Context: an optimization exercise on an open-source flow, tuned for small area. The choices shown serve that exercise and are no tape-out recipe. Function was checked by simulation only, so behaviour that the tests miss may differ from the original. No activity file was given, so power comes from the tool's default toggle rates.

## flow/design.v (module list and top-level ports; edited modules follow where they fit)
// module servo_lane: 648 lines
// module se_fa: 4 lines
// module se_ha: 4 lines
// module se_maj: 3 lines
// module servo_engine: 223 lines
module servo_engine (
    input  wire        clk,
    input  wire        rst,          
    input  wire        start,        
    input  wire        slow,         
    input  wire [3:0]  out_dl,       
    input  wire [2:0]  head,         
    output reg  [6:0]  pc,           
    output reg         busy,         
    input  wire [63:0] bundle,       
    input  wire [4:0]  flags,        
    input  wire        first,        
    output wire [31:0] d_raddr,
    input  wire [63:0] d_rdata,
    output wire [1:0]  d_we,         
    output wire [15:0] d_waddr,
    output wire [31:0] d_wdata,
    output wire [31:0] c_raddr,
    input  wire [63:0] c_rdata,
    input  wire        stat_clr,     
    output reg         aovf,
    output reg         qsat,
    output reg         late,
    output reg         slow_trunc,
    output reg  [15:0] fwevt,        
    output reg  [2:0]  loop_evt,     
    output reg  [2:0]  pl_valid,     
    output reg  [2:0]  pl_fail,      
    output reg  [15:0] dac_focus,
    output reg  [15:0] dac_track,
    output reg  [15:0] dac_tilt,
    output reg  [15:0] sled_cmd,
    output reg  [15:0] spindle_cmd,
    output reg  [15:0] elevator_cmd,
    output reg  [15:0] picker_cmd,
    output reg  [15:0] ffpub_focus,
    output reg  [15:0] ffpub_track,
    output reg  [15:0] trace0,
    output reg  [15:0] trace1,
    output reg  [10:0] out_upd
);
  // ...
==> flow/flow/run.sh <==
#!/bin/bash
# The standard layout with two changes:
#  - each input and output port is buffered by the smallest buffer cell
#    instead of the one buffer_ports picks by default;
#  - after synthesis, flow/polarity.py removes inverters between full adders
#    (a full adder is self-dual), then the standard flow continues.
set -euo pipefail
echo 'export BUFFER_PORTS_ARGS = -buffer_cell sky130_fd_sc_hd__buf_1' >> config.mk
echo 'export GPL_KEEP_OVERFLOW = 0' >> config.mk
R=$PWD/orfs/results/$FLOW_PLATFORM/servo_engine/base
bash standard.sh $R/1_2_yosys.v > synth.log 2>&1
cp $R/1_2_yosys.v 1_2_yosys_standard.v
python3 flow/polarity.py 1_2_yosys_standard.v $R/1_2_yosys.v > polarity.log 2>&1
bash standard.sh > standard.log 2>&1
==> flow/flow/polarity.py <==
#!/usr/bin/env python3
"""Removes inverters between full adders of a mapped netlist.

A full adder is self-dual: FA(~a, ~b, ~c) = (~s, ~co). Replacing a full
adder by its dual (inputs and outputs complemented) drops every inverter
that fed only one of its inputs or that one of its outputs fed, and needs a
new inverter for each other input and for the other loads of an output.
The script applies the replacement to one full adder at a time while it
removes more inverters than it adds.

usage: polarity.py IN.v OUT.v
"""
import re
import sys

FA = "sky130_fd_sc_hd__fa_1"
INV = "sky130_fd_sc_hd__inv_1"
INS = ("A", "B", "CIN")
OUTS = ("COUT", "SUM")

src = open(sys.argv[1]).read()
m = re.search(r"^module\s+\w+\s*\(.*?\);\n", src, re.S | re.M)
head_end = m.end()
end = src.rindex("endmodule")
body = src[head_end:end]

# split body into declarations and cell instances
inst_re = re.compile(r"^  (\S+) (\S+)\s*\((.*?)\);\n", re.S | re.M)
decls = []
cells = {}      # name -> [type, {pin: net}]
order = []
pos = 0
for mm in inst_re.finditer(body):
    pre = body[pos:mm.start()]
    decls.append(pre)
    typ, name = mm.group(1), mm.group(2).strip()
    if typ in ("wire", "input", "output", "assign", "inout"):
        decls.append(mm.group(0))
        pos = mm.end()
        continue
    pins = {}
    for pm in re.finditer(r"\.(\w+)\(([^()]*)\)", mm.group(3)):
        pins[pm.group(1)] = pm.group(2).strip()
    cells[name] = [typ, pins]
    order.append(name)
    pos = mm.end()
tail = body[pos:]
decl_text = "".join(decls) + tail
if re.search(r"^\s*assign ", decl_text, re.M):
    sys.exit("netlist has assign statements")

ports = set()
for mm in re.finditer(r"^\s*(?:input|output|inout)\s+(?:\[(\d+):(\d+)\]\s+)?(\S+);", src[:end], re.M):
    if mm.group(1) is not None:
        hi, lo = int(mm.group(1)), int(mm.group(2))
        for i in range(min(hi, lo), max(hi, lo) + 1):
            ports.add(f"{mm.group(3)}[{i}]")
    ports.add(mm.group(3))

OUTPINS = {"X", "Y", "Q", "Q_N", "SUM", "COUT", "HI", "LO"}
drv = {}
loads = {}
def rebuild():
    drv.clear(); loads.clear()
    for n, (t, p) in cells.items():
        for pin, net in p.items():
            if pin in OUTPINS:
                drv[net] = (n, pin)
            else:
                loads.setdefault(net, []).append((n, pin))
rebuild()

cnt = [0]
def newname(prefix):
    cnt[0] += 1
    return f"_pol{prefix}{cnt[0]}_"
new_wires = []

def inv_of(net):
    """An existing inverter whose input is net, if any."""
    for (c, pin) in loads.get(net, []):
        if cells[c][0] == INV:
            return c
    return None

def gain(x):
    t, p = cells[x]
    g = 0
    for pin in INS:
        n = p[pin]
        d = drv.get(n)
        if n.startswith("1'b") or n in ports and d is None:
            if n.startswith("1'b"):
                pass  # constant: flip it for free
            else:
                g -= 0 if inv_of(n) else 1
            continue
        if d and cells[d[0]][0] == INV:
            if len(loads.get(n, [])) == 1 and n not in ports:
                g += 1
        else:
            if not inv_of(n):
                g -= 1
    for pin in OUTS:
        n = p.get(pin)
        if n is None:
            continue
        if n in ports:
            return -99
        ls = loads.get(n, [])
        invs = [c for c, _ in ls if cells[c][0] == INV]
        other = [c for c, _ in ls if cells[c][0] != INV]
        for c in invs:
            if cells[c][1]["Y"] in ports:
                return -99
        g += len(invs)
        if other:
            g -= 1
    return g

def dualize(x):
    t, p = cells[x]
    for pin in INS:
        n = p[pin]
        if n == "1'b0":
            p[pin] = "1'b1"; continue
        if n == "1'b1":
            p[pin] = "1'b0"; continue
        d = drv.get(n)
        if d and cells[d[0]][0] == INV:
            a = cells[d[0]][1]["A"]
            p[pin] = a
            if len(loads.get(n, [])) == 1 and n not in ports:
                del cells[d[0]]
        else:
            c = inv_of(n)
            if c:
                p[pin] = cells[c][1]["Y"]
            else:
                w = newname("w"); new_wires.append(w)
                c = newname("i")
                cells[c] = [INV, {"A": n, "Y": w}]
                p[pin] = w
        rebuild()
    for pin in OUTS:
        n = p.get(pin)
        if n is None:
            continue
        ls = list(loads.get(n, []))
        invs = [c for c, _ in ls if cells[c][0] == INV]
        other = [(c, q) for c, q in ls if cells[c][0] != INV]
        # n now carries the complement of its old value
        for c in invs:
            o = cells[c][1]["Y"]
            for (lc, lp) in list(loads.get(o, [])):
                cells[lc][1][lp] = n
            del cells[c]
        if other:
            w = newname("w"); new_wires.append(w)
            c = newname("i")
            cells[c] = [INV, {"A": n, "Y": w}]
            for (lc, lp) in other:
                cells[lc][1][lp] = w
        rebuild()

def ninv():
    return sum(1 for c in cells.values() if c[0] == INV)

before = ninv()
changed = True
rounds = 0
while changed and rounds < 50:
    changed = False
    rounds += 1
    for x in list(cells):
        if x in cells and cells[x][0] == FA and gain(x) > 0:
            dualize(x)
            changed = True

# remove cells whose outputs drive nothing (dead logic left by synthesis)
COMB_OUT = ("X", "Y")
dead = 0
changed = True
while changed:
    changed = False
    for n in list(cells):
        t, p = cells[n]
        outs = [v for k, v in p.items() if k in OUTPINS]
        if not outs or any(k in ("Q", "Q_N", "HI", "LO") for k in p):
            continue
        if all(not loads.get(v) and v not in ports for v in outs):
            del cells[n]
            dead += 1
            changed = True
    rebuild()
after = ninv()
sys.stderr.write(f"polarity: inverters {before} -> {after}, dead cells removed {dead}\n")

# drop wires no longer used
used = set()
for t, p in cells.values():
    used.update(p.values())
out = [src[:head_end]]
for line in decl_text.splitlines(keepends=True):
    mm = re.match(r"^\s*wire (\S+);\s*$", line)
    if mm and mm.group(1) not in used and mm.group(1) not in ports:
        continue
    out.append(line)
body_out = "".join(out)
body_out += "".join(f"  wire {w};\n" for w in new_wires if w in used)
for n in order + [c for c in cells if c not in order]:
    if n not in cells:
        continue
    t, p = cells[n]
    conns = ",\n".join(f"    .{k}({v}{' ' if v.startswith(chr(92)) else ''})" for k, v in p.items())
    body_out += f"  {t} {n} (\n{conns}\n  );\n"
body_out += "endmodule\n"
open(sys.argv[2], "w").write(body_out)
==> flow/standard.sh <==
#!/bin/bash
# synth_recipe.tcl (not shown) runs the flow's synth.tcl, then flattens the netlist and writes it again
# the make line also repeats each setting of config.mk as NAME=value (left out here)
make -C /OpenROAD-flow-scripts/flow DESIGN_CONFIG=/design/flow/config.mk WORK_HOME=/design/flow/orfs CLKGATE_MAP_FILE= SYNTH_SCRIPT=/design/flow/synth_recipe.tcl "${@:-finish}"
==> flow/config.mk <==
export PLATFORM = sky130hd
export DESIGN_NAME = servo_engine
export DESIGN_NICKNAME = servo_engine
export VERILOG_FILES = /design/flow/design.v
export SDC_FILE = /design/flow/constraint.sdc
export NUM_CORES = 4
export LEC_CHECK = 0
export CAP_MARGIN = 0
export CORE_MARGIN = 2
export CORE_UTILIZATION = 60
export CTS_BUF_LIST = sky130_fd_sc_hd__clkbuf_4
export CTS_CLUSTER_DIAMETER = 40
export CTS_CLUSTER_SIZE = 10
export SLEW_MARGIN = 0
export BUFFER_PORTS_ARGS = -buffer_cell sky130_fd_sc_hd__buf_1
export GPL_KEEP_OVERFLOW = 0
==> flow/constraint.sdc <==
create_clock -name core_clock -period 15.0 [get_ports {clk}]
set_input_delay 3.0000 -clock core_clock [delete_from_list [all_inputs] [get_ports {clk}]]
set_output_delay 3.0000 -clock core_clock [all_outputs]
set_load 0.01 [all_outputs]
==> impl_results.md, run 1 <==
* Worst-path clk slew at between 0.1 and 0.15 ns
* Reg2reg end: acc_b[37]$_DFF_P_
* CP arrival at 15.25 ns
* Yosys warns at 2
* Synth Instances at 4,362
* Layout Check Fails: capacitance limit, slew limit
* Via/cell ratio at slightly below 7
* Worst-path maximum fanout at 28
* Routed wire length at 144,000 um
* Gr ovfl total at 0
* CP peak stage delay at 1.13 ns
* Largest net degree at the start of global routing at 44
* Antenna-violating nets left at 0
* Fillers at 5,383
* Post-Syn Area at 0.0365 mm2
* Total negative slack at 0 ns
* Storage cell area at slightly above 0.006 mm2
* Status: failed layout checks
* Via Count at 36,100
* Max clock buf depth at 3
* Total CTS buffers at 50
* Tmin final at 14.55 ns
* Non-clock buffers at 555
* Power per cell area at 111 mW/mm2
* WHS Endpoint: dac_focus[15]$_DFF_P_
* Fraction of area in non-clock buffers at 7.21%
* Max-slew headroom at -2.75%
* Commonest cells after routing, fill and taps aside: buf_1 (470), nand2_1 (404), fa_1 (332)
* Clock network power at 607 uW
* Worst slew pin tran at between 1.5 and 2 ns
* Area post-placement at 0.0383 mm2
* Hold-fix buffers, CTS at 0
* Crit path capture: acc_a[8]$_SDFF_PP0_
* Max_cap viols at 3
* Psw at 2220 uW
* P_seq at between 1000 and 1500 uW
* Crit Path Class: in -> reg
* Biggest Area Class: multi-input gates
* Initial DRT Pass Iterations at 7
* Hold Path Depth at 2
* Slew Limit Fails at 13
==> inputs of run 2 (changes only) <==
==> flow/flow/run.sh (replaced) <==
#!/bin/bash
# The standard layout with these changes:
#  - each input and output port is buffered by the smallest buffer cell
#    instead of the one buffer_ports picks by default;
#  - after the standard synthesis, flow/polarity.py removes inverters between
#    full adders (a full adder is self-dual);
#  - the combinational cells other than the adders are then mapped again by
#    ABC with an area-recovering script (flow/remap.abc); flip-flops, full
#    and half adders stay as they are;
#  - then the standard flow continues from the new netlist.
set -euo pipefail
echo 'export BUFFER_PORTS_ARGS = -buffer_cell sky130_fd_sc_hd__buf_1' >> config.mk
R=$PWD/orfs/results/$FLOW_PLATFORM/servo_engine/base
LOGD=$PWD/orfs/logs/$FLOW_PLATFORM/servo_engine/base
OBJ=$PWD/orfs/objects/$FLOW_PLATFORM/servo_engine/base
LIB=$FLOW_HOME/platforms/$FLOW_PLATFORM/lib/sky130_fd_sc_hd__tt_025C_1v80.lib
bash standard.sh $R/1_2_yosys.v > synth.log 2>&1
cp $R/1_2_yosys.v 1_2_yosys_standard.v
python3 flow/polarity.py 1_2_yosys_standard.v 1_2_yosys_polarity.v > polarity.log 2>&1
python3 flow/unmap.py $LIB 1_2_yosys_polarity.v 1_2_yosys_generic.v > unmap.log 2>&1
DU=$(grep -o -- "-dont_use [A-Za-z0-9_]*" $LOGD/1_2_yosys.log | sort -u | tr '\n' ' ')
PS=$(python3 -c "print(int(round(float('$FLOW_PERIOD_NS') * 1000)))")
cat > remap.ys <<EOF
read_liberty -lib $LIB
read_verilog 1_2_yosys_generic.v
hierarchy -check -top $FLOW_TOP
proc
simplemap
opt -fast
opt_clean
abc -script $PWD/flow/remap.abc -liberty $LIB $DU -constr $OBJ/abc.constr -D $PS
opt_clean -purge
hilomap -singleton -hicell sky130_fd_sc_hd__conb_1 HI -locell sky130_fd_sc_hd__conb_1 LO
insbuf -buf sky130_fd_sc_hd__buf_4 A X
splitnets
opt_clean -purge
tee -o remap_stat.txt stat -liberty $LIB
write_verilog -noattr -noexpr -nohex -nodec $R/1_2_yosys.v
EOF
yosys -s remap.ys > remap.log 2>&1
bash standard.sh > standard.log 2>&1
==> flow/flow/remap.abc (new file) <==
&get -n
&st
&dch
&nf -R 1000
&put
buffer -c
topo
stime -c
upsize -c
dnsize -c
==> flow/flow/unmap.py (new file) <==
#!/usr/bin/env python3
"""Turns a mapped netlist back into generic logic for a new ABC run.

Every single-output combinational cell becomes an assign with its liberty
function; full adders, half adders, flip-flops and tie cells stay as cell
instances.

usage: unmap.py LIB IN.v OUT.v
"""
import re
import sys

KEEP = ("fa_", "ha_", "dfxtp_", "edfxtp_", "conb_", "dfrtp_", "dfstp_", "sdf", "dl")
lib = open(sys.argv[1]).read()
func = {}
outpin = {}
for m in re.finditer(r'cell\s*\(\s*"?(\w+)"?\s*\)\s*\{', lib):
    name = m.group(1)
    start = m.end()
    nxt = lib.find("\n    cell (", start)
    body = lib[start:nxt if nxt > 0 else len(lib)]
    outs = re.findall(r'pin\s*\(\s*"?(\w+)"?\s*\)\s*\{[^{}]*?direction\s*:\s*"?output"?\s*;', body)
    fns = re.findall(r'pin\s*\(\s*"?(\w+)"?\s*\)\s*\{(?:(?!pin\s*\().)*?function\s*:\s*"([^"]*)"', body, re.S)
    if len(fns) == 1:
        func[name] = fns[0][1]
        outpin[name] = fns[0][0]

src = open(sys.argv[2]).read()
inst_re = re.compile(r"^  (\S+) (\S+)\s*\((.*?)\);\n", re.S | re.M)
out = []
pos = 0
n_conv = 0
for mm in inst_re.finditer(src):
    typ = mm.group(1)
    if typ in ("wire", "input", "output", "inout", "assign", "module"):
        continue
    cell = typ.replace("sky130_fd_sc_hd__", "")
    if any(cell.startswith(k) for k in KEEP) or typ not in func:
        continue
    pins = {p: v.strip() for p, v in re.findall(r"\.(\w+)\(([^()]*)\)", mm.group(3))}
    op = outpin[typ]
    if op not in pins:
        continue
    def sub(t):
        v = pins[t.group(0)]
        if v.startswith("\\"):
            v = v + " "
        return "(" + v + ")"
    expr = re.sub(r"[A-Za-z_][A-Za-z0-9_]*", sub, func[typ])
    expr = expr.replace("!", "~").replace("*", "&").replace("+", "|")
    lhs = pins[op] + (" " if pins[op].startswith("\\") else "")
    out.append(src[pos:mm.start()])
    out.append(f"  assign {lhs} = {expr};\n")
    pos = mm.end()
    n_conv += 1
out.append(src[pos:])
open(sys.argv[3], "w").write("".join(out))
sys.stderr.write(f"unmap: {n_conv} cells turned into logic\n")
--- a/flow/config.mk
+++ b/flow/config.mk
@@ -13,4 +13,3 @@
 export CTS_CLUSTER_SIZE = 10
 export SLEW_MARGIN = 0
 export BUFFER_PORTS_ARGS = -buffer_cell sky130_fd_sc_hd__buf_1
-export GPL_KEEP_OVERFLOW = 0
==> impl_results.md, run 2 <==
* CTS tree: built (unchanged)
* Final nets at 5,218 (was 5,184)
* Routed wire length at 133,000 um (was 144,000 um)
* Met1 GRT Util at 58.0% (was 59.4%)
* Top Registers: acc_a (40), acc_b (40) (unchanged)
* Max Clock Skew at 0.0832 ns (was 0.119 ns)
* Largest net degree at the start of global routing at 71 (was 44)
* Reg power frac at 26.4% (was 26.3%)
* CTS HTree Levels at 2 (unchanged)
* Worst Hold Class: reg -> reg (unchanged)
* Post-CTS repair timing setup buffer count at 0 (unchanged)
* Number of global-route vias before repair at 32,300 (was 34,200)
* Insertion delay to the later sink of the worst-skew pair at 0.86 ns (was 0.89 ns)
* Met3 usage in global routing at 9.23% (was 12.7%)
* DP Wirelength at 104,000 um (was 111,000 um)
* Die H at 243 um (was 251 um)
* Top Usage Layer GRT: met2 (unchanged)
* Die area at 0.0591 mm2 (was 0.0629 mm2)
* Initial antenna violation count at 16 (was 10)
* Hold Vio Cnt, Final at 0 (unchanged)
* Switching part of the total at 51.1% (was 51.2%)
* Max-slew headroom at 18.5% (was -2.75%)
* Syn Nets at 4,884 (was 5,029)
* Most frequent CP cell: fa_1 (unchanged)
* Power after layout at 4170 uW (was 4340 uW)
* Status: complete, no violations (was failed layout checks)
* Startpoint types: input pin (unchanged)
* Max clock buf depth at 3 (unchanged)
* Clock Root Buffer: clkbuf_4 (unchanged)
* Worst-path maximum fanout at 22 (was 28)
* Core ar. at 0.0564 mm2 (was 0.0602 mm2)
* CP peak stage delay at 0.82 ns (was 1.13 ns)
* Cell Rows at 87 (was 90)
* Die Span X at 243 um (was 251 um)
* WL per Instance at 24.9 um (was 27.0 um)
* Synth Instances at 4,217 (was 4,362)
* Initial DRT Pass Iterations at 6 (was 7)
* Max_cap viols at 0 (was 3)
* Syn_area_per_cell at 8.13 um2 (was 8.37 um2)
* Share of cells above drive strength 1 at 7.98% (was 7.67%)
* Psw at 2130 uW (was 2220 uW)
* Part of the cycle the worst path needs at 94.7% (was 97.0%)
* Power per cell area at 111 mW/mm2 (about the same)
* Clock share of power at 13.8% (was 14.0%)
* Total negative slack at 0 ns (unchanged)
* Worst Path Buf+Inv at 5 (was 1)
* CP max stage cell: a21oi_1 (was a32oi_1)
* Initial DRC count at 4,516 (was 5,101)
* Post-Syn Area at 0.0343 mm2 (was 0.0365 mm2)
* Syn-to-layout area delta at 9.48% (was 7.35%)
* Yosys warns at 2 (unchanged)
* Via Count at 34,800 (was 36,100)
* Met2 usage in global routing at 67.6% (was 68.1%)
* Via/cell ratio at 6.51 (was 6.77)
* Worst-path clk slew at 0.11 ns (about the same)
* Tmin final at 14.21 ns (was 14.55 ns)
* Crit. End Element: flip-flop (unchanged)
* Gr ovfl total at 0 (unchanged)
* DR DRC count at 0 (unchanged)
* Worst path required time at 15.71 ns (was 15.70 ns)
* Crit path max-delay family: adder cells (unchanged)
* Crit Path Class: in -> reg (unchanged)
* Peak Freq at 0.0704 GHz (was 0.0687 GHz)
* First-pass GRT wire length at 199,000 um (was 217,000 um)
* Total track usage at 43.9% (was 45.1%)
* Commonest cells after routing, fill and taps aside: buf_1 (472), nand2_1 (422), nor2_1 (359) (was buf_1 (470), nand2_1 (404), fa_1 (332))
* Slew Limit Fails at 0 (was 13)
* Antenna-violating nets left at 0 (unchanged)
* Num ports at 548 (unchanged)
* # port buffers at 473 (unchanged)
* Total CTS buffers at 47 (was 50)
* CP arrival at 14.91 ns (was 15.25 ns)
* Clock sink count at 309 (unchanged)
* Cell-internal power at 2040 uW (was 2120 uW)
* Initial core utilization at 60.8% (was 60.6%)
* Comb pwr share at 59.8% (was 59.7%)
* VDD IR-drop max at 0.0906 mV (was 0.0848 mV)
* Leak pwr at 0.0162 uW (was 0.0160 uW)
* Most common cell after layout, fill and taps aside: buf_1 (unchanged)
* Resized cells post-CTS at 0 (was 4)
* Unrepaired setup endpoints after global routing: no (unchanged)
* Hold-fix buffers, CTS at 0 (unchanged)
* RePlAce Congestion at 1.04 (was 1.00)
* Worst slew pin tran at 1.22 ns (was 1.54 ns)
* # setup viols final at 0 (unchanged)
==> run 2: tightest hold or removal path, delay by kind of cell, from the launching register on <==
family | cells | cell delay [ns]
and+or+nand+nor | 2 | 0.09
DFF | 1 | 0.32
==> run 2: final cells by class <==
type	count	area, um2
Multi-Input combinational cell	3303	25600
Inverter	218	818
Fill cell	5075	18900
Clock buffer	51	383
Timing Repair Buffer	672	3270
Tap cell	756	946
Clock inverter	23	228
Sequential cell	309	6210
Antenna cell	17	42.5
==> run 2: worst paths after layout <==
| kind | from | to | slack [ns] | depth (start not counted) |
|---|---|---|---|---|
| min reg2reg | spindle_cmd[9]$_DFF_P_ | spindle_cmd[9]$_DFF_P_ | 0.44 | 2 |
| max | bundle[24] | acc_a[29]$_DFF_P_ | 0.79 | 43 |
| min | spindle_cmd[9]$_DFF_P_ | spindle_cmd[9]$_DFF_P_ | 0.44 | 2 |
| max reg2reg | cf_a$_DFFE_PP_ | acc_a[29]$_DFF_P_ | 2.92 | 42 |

**Task requirements**
Whenever a line of the listing above holds the word "order", copy that line.

**Reply to the exercise**
order = []
    order.append(name)
for n in order + [c for c in cells if c not in order]:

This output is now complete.